第152話 エルガルド帝国動乱⑧

「レ、レンヤ様……」


 ラフィーヌの口からポツリとレンヤの名が発せられた。


「ヴィルガルド様……エルナ様……よ、よくご無事で……」


 続いて発せられたラフィーヌの声は震え始めている。レンヤ達三人の登場は追い詰められたエルガルド帝国において間違いなく希望の光であった。


「ラフィーヌ様!! 下がってください!!」


 レンヤの鋭い声にラフィーヌは厳しい表情を浮かべた。レンヤの言葉に不快感を持ったわけではなく、エルガルド帝国の危機は未だ継続中であり気合を入れ直したのである。

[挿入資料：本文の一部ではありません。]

This design comes from an exercise in tuning for a short achievable clock period and few clock cycles on the open sky130 flow, not from production work.
At most, simulation tests tie the RTL to the original design; equivalence was not proved.
Only the layout flow was run in run 1; the RTL was not checked for function there.
No activity file was given, so power comes from the tool's default toggle rates.

$ cat flow/run.sh
#!/bin/bash
# synth_recipe.tcl (not shown) runs the flow's synth.tcl, then flattens the netlist and writes it again
# the make line also repeats each setting of config.mk as NAME=value (left out here)
make -C /OpenROAD-flow-scripts/flow DESIGN_CONFIG=/design/flow/config.mk WORK_HOME=/design/flow/orfs CLKGATE_MAP_FILE= SYNTH_SCRIPT=/design/flow/synth_recipe.tcl finish
$ cat flow/config.mk
export PLATFORM = sky130hd
export DESIGN_NAME = mips_multicycle
export DESIGN_NICKNAME = mips_multicycle
export VERILOG_FILES = /design/flow/design.v
export SDC_FILE = /design/flow/constraint.sdc
export NUM_CORES = 4
export LEC_CHECK = 0
export ABC_CLOCK_PERIOD_IN_PS = 2500
export CAP_MARGIN = 20
export CORE_MARGIN = 2
export CORE_UTILIZATION = 40
export SETUP_SLACK_MARGIN = 5
export SLEW_MARGIN = 20
export TNS_END_PERCENT = 100
$ cat flow/constraint.sdc
create_clock -name core_clock -period 9.0 [get_ports {clk}]
set_input_delay 1.8000 -clock core_clock [delete_from_list [all_inputs] [get_ports {clk}]]
set_output_delay 1.8000 -clock core_clock [all_outputs]
set_load 0.01 [all_outputs]
$ cat flow/design.v
`timescale 1ns/1ps
package isa_pkg;
    typedef logic [31:0] word_t;     
    typedef logic [4:0]  reg_idx_t;  
    typedef struct packed {
        logic [5:0] opcode;
        reg_idx_t   rs;
        reg_idx_t   rt;
        reg_idx_t   rd;
        logic [4:0] shamt;
        logic [5:0] funct;
    } r_fmt_t;
    typedef struct packed {
        logic [5:0]  opcode;
        reg_idx_t    rs;
        reg_idx_t    rt;
        logic [15:0] imm;
    } i_fmt_t;
    typedef struct packed {
        logic [5:0]  opcode;
        logic [25:0] target;
    } j_fmt_t;
    typedef union packed {
        r_fmt_t r;
        i_fmt_t i;
        j_fmt_t j;
    } instr_t;
    localparam logic [5:0] OP_RTYPE = 6'h00;
    localparam logic [5:0] OP_J     = 6'h02;
    localparam logic [5:0] OP_BEQ   = 6'h04;
    localparam logic [5:0] OP_BNE   = 6'h05;
    localparam logic [5:0] OP_ADDI  = 6'h08;
    localparam logic [5:0] OP_ANDI  = 6'h0c;  
    localparam logic [5:0] OP_ORI   = 6'h0d;  
    localparam logic [5:0] OP_LW    = 6'h23;
    localparam logic [5:0] OP_SW    = 6'h2b;
    localparam logic [5:0] FN_SLL = 6'h00;
    localparam logic [5:0] FN_ADD = 6'h20;
    localparam logic [5:0] FN_SUB = 6'h22;
    localparam logic [5:0] FN_AND = 6'h24;
    localparam logic [5:0] FN_OR  = 6'h25;
    localparam logic [5:0] FN_SLT = 6'h2a;
    localparam word_t START_ADDR = 32'h0000_0000;  
endpackage
`timescale 1ns/1ps
package ctrl_pkg;
    typedef struct packed {
        logic sum;    
        logic land;   
        logic lor;    
        logic slt;    
        logic sll;    
    } res_sel_t;
endpackage
`timescale 1ns/1ps
import isa_pkg::*; import ctrl_pkg::*;
module alu (
    input  isa_pkg::word_t     a,
    input  isa_pkg::word_t     b,
    input  logic               cin,
    input  logic               b_sign,   
    input  isa_pkg::word_t     c,        
    input  logic [4:0]         shamt,
    input  ctrl_pkg::res_sel_t sel,
    output isa_pkg::word_t     sum,
    output isa_pkg::word_t     y
);
    logic lt;
    assign sum = a + b + {31'b0, cin};
    assign lt  = (a[31] ^ b_sign) ? a[31] : sum[31];
    assign y = ({32{sel.sum}}  & sum)
             | ({32{sel.land}} & (a & b))
             | ({32{sel.lor}}  & (a | b))
             | ({32{sel.slt}}  & {31'b0, lt})
             | ({32{sel.sll}}  & (c << shamt));
endmodule
`timescale 1ns/1ps
import isa_pkg::*;
module reg_file (
    input  logic     clk,
    input  logic     we,
    input  isa_pkg::reg_idx_t ra0,
    input  isa_pkg::reg_idx_t ra1,
    input  isa_pkg::reg_idx_t wa,
    input  isa_pkg::word_t    wd,
    output isa_pkg::word_t    rd0,
    output isa_pkg::word_t    rd1
);
    isa_pkg::word_t regs [32];
    always_ff @(posedge clk) begin
        if (we && wa != '0) regs[wa] <= wd;
    end
    assign rd0 = (ra0 == '0) ? '0 : regs[ra0];
    assign rd1 = (ra1 == '0) ? '0 : regs[ra1];
endmodule
Context: an optimization exercise on an open-source flow, tuned for small area and a short achievable clock period. The choices shown serve that exercise and are no tape-out recipe.
Only simulation tests tie the RTL to the original design; equivalence was not proved.
Power figures rest on the tool's default switching activity, not on a simulated workload.

==> flow/design.v <==
package lcd_regs_pkg;
	localparam logic [1:0] IDLE   = 2'b00;
	localparam logic [1:0] BUSY   = 2'b01;
	localparam logic [1:0] NONSEQ = 2'b10;
	localparam logic [1:0] SEQ    = 2'b11;
	localparam logic [1:0] OKAY  = 2'b00;
	localparam logic [1:0] ERROR = 2'b01;
	localparam logic [1:0] RETRY = 2'b10;
	localparam logic [1:0] SPLIT = 2'b11;
	localparam logic [1:0] CTRL_ST  = 2'b00;
	localparam logic [1:0] WR_OP_ST = 2'b01;
	localparam logic [1:0] RD_OP_ST = 2'b10;
	localparam int DATA_W     = 32;
	localparam int OFFS_W     = 24;
	localparam int WORD_IDX_W = 3;
	localparam int BANK_WORDS = 1 << WORD_IDX_W;
	localparam int MAX_BANKS = 4;
	localparam logic [MAX_BANKS*OFFS_W-1:0] BANK_BASE = {
		24'hE11400,
		24'hE11000,
		24'hE10C00,
		24'hE10000
	};
endpackage
Source: an optimization exercise on an open RTL-to-GDS flow (aim: small area, a short achievable clock period and few clock cycles). Production flows keep margins and buffers that such runs may drop.
In this exercise RTL edits were held to simulation tests only and were not proved equivalent to the original.
Power figures rest on the tool's default switching activity, not on a simulated workload.

[design.v]
`timescale 1ns / 1ps
package mexp_pkg;
	localparam int unsigned FIELD_BITS = 32;
endpackage
`timescale 1ns / 1ps
module mexp_unit #(
	parameter int W = 32
) (
	input  logic         bit_i,
	input  logic [W-1:0] r_i,
	input  logic [W-1:0] a_i,
	input  logic [W-1:0] m_i,
	output logic [W-1:0] y_o
);
	localparam int X = W + 3;
	logic [X-1:0] r2, p, nm1, nm2;
	logic [X-1:0] s1, c1, s2, c2;
	logic [X-1:0] t, x1, x2;
	assign r2  = {2'b00, r_i, 1'b0};
	assign p   = bit_i ? {3'b000, a_i} : '0;
	assign nm1 = ~{3'b000, m_i};
	assign nm2 = ~{2'b00, m_i, 1'b0};
	assign s1 = r2 ^ p ^ nm1;
	assign c1 = {((r2[X-2:0] & p[X-2:0]) | (r2[X-2:0] & nm1[X-2:0]) | (p[X-2:0] & nm1[X-2:0])), 1'b1};
	assign s2 = r2 ^ p ^ nm2;
	assign c2 = {((r2[X-2:0] & p[X-2:0]) | (r2[X-2:0] & nm2[X-2:0]) | (p[X-2:0] & nm2[X-2:0])), 1'b1};
	mexp_add u_t  (.a(r2), .b(p),  .ci(1'b0), .y(t));
	mexp_add u_x1 (.a(s1), .b(c1), .ci(1'b0), .y(x1));
	mexp_add u_x2 (.a(s2), .b(c2), .ci(1'b0), .y(x2));
	always_comb begin
		if (!x2[X-1]) begin
			y_o = x2[W-1:0];
		end else if (!x1[X-1]) begin
			y_o = x1[W-1:0];
		end else begin
			y_o = t[W-1:0];
		end
	end
endmodule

「それはできません!! 私がここで下がれば士気が下がります!! ここで下がることはエルガルド帝国の終焉を意味します!!」


 ラフィーヌの言葉にレンヤはコクリと頷いた。ラフィーヌの意見は最もであるとレンヤは認めざるを得ない。レンヤはミラスゼントに視線を移した。


「あんたは誰だ? どうしてシルヴィスさんの姿をしているんだ?」


 レンヤの言葉にミラスゼントはわざとらしく肩をすくめて見せた。


「おいおい、俺がわからないのか?」


 ミラスゼントのわざとらしい言葉に反応したのはエルナである。


「シルヴィスさんの姿をしてるだけであんたなんか知らないわよ! それにさっきまでシルヴィスさん達は魔族の領域フェインバイスにいたわ!!」


 エルナの言葉にミラスゼントは目を細めた。


「そうだな。あんたは違う」


 ヴィルガルドも仲間二人の意見を支持すると切っ先をミラスゼントへと向けた。


「ふ〜ん……やれやれ、まぁ死ぬんだから一緒だよな」


 ミラスゼントは殺気を放ち出した。三人はビクリと体を震わせつつミラスゼントを睨みつけた。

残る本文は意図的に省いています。